▸ Instructions for the task:
Check each line of the listing for the string "arrival". Copy those where it appears.
──────── Task material
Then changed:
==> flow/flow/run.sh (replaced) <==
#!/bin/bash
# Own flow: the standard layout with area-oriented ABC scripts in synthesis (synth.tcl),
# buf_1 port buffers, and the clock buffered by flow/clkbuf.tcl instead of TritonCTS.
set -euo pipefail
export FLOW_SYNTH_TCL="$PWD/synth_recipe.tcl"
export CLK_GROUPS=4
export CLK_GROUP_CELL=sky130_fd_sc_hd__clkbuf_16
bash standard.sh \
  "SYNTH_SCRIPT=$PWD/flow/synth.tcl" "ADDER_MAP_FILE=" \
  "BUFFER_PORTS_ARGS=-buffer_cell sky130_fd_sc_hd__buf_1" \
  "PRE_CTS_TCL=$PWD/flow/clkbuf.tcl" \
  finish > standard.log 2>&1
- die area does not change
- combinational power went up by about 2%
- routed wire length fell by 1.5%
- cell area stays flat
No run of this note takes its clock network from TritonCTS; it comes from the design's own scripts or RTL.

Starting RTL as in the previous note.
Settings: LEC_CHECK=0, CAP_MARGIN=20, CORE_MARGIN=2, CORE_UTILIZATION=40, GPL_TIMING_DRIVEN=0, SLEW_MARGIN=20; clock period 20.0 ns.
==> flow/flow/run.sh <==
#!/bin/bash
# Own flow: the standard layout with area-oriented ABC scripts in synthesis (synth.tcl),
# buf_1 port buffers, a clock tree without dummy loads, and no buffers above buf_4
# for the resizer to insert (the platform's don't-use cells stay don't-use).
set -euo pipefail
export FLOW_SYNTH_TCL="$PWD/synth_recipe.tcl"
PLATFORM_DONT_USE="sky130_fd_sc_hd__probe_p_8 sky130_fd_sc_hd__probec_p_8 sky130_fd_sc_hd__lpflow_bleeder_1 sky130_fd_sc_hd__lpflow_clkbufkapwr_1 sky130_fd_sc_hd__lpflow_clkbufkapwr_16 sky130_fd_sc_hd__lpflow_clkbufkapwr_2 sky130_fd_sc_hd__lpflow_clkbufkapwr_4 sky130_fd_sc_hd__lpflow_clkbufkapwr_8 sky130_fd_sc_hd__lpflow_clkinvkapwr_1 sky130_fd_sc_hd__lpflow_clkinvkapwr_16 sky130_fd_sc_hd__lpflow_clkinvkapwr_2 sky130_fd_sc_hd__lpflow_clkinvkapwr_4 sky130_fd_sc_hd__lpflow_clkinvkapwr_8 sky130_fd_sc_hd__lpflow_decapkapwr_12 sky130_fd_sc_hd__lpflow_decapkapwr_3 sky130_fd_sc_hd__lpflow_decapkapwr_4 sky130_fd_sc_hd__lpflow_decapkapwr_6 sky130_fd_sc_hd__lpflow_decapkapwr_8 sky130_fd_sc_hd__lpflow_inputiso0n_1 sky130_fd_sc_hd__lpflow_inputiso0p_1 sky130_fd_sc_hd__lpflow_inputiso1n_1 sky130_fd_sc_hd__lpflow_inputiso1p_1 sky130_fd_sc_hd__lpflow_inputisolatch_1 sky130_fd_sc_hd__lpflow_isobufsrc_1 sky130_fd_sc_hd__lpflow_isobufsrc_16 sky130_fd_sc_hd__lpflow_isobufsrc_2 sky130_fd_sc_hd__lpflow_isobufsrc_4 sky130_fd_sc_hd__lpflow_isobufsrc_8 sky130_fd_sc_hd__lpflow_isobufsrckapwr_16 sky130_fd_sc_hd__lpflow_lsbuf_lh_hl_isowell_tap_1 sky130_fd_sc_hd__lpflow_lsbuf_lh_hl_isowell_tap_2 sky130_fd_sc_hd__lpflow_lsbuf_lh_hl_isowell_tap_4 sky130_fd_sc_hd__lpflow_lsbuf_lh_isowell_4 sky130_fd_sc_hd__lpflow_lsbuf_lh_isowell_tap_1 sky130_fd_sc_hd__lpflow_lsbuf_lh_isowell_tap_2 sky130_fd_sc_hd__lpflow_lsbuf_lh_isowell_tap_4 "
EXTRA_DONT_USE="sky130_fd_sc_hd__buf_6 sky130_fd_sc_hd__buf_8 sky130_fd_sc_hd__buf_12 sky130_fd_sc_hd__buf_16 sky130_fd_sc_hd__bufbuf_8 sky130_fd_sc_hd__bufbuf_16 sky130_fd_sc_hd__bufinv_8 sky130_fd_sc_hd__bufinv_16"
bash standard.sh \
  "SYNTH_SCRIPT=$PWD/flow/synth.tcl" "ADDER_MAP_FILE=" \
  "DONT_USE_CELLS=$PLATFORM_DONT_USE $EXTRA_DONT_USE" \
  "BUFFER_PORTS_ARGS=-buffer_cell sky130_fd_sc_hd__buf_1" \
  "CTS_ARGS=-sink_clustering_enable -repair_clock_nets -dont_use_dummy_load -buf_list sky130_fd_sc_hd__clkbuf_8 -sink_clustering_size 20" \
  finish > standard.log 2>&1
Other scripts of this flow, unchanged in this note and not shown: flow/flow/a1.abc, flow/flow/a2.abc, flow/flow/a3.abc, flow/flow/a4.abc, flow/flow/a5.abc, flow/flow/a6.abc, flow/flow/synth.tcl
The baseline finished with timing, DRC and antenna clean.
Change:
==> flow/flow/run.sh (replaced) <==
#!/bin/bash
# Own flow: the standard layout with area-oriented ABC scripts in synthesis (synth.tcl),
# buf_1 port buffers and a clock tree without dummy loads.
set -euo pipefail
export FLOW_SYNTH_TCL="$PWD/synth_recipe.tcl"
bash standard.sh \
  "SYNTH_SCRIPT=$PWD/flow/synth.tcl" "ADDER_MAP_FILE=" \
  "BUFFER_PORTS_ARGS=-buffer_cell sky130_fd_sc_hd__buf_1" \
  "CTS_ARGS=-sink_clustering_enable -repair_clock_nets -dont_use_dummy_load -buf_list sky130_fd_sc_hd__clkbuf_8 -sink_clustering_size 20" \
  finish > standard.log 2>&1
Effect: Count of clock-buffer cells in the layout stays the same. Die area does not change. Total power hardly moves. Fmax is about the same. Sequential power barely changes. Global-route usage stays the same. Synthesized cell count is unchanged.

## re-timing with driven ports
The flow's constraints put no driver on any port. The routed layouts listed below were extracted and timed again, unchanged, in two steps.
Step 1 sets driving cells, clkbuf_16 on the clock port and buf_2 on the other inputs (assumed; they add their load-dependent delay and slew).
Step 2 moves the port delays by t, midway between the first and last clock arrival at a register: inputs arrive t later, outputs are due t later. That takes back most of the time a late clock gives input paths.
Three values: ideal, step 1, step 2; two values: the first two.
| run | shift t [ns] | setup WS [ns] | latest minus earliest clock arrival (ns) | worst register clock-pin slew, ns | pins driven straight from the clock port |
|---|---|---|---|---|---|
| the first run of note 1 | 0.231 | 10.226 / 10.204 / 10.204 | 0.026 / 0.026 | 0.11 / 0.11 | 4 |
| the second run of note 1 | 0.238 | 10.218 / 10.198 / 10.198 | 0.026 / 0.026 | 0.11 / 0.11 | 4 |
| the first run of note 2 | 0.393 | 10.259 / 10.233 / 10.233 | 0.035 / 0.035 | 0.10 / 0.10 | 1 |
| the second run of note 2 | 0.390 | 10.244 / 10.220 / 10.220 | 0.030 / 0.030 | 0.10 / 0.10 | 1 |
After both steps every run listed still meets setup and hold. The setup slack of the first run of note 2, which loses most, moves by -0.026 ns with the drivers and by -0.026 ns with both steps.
Context: an optimization exercise on an open-source flow, tuned for small area. The choices shown serve that exercise and are no tape-out recipe.
In this exercise RTL edits were held to simulation tests only and were not proved equivalent to the original.
Power figures rest on the tool's default switching activity, not on a simulated workload.

<file path="flow/config.mk">
export PLATFORM = sky130hd
export DESIGN_NAME = fir_lowpass
export DESIGN_NICKNAME = fir_lowpass
export VERILOG_FILES = /design/flow/design.v
export SDC_FILE = /design/flow/constraint.sdc
export NUM_CORES = 4
export LEC_CHECK = 0
export CAP_MARGIN = 20
export CORE_MARGIN = 2
export CORE_UTILIZATION = 40
export SLEW_MARGIN = 20
</file>
<file path="flow/constraint.sdc">
create_clock -name core_clock -period 8.0 [get_ports {clk}]
set_input_delay 1.6000 -clock core_clock [delete_from_list [all_inputs] [get_ports {clk}]]
set_output_delay 1.6000 -clock core_clock [all_outputs]
set_load 0.01 [all_outputs]
</file>
<file path="flow/design.v">
module fir_lowpass #(
    parameter DATA_WIDTH = 16
) (
    input signed [DATA_WIDTH-1:0] i2s_data_in,
    output reg signed [(DATA_WIDTH+16)-1:0] i2s_data_out,
    input clk,
    input resetn
);
  reg signed [15:0] buffer0, buffer1, buffer2, buffer3, buffer4, buffer5, buffer6, buffer7, buffer8, buffer9, buffer10, buffer11, buffer12, buffer13, buffer14, buffer15;
  reg signed [(DATA_WIDTH+16)-1:0] mul0, mul1, mul2, mul3, mul4, mul5, mul6, mul7, mul8, mul9, mul10, mul11, mul12, mul13, mul14, mul15;
  wire signed [15:0] coef0, coef1, coef2, coef3, coef4, coef5, coef6, coef7, coef8, coef9, coef10, coef11, coef12, coef13, coef14, coef15;
  assign coef0  = 16'hF70E;
  assign coef1  = 16'hFF78;
  assign coef2  = 16'h01A8;
  assign coef3  = 16'h052E;
  assign coef4  = 16'h09A2;
  assign coef5  = 16'h0E54;
  assign coef6  = 16'h1277;
  assign coef7  = 16'h1550;
  assign coef8  = 16'h1655;
  assign coef9  = 16'h1550;
  assign coef10 = 16'h1277;
  assign coef11 = 16'h0E54;
  assign coef12 = 16'h09A2;
  assign coef13 = 16'h052E;
  assign coef14 = 16'h01A8;
  assign coef15 = 16'hFF78;
  always @(posedge clk) begin
    if (!resetn) begin
      buffer0  <= 'h00;
      buffer1  <= 'h00;
      buffer2  <= 'h00;
      buffer3  <= 'h00;
      buffer4  <= 'h00;
      buffer5  <= 'h00;
      buffer6  <= 'h00;
      buffer7  <= 'h00;
      buffer8  <= 'h00;
      buffer9  <= 'h00;
      buffer10 <= 'h00;
      buffer11 <= 'h00;
      buffer12 <= 'h00;
      buffer13 <= 'h00;
      buffer14 <= 'h00;
      buffer15 <= 'h00;
    end else begin
      buffer0  <= i2s_data_in;
      buffer1  <= buffer0;
      buffer2  <= buffer1;
      buffer3  <= buffer2;
      buffer4  <= buffer3;
      buffer5  <= buffer4;
      buffer6  <= buffer5;
      buffer7  <= buffer6;
      buffer8  <= buffer7;
      buffer9  <= buffer8;
      buffer10 <= buffer9;
      buffer11 <= buffer10;
      buffer12 <= buffer11;
      buffer13 <= buffer12;
      buffer14 <= buffer13;
      buffer15 <= buffer14;
    end
  end
  always @(posedge clk) begin
    if (!resetn) begin
      mul0  <= 'h00;
      mul1  <= 'h00;
      mul2  <= 'h00;
      mul3  <= 'h00;
      mul4  <= 'h00;
      mul5  <= 'h00;
      mul6  <= 'h00;
      mul7  <= 'h00;
      mul8  <= 'h00;
      mul9  <= 'h00;
      mul10 <= 'h00;
      mul11 <= 'h00;
      mul12 <= 'h00;
      mul13 <= 'h00;
      mul14 <= 'h00;
      mul15 <= 'h00;
    end else begin
      mul0  <= coef0 * buffer0;
      mul1  <= coef1 * buffer1;
      mul2  <= coef2 * buffer2;
      mul3  <= coef3 * buffer3;
      mul4  <= coef4 * buffer4;
      mul5  <= coef5 * buffer5;
      mul6  <= coef6 * buffer6;
      mul7  <= coef7 * buffer7;
      mul8  <= coef8 * buffer8;
      mul9  <= coef9 * buffer9;
      mul10 <= coef10 * buffer10;
      mul11 <= coef11 * buffer11;
      mul12 <= coef12 * buffer12;
      mul13 <= coef13 * buffer13;
      mul14 <= coef14 * buffer14;
      mul15 <= coef15 * buffer15;
    end
  end
  always @(posedge clk) begin
    if (!resetn) begin
      i2s_data_out <= 'h00;
    end else begin
      i2s_data_out <= mul0 + mul1 + mul2 + mul3 + mul4 + mul5 + mul6 + mul7 + mul8 + mul9 + mul10 + mul11 + mul12 + mul13 + mul14 + mul15;
    end
  end
endmodule
</file>
<file path="flow/run.sh">
#!/bin/bash
# synth_recipe.tcl (not shown) runs the flow's synth.tcl, then flattens the netlist and writes it again
# the make line also repeats each setting of config.mk as NAME=value (left out here)
make -C /OpenROAD-flow-scripts/flow DESIGN_CONFIG=/design/flow/config.mk WORK_HOME=/design/flow/orfs CLKGATE_MAP_FILE= SYNTH_SCRIPT=/design/flow/synth_recipe.tcl finish
</file>
==> summary.txt <==
## layer usage
layer	GRT usage [%]	wire (um)
met1	28.8	95400
met2	33.5	94400
met3	2.55	8420
met4	5.81	6580
met5	0	0
## synth_stat cells (54+ instances only)
cell,instances
o21ai_0,172
xnor2_1,233
nand3_1,54
dfxtp_1,684
a21o_1,132
ha_1,1368
inv_1,2216
a21oi_1,246
xor2_1,178
fa_1,1254
clkbuf_1,94
nor2_1,606
nand2_1,166
and2_1,209
nor3_1,98
## critical path: cells and delay by family, from the launching register on
family | cells | cell delay [ns]
simple gates | 2 | 0.19
xor+xnor | 1 | 0.14
fa+ha+maj | 8 | 3.63
compound gates | 7 | 1.46
flops | 1 | 0.45
buf+inv | 4 | 0.33
## final cells by class
cell class	count	area [um^2]
Sequential cell	684	13700
Antenna cell	2	5.00
Tap cell	2656	3320
Inverter	2219	8340
Clock buffer	110	2330
Clock inverter	43	636
Fill cell	19400	113000
Timing Repair Buffer	64	644
Multi-Input combinational cell	5259	58000
## stage by stage
| stage | setup slack, ns | power (W) |
|---|---|---|
| final | 1.66 | 0.0127 |
| after global routing | 1.41 | 0.0135 |
| after CTS | 1.67 | 0.0128 |
| after detailed placement | 1.66 | 0.00860 |
| after global placement | 1.63 | 0.00860 |
| after floorplan | 1.73 | 0.00693 |
## state kept, by name (all words and copies together) (netlist names), 26 cells and up
| signal | flops |
|---|---|
| i2s_data_out | 32 |
| mul5 | 27 |
| mul9 | 26 |
| mul4 | 28 |
| mul6 | 30 |
| mul3 | 27 |
| mul7 | 26 |
| mul10 | 30 |
| mul11 | 27 |
| mul0 | 28 |
| mul8 | 30 |
| mul13 | 26 |
## power by group through the flow
stage | Sequential (W) | Combinational, W | Clock (W)
2_1_floorplan | 0.00376 | 0.00318 | 0
3_3_place_gp | 0.00384 | 0.00476 | 0
3_5_place_dp | 0.00384 | 0.00476 | 0
4_1_cts | 0.00377 | 0.00485 | 0.00423
5_1_grt | 0.00377 | 0.00539 | 0.00436
6_report | 0.00376 | 0.00483 | 0.00415
## how the worst max path moves through the flow
stage / depth (start not counted) / to / slack, ns
3_5_place_dp: 22 / i2s_data_out[29] / 1.66
3_3_place_gp: 22 / i2s_data_out[29] / 1.63
2_1_floorplan: 18 / mul10[28] / 1.73
6_report: 22 / i2s_data_out[19] / 1.66
5_1_grt: 20 / i2s_data_out[29] / 1.41
4_1_cts: 22 / i2s_data_out[29] / 1.67
## logic make-up (layout without fill, tap and decap cells)
| group | after synthesis | after routing |
|---|---|---|
| other cells | 0 | 2 |
| compound gates | 846 | 846 |
| flops | 684 | 684 |
| simple gates | 1346 | 1346 |
| fa+ha+maj | 2623 | 2623 |
| xor+xnor | 411 | 411 |
| buf+inv | 2315 | 2436 |
| mux | 33 | 33 |
This design comes from an exercise in tuning for small area on the open sky130 flow, not from production work. Function was checked by simulation only, so behaviour that the tests miss may differ from the original. Power is estimated from default activity; no workload was simulated.

[design/flow/config.mk]
export PLATFORM = sky130hd
export DESIGN_NAME = SimulatedDevice
export DESIGN_NICKNAME = SimulatedDevice
export VERILOG_FILES = /design/flow/design.v
export SDC_FILE = /design/flow/constraint.sdc
export NUM_CORES = 4
export LEC_CHECK = 0
export CAP_MARGIN = 20
export CORE_MARGIN = 2
export CORE_UTILIZATION = 40
export SLEW_MARGIN = 20
[design/flow/constraint.sdc]
create_clock -name core_clock -period 25.0 [get_ports {sys_clk}]
set_input_delay 5.0000 -clock core_clock [delete_from_list [all_inputs] [get_ports {sys_clk}]]
set_output_delay 5.0000 -clock core_clock [all_outputs]
set_load 0.01 [all_outputs]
────────────────
▸ Result of this exercise:
Step 2 moves the port delays by t, midway between the first and last clock arrival at a register: inputs arrive t later, outputs are due t later. That takes back most of the time a late clock gives input paths.
| run | shift t [ns] | setup WS [ns] | latest minus earliest clock arrival (ns) | worst register clock-pin slew, ns | pins driven straight from the clock port |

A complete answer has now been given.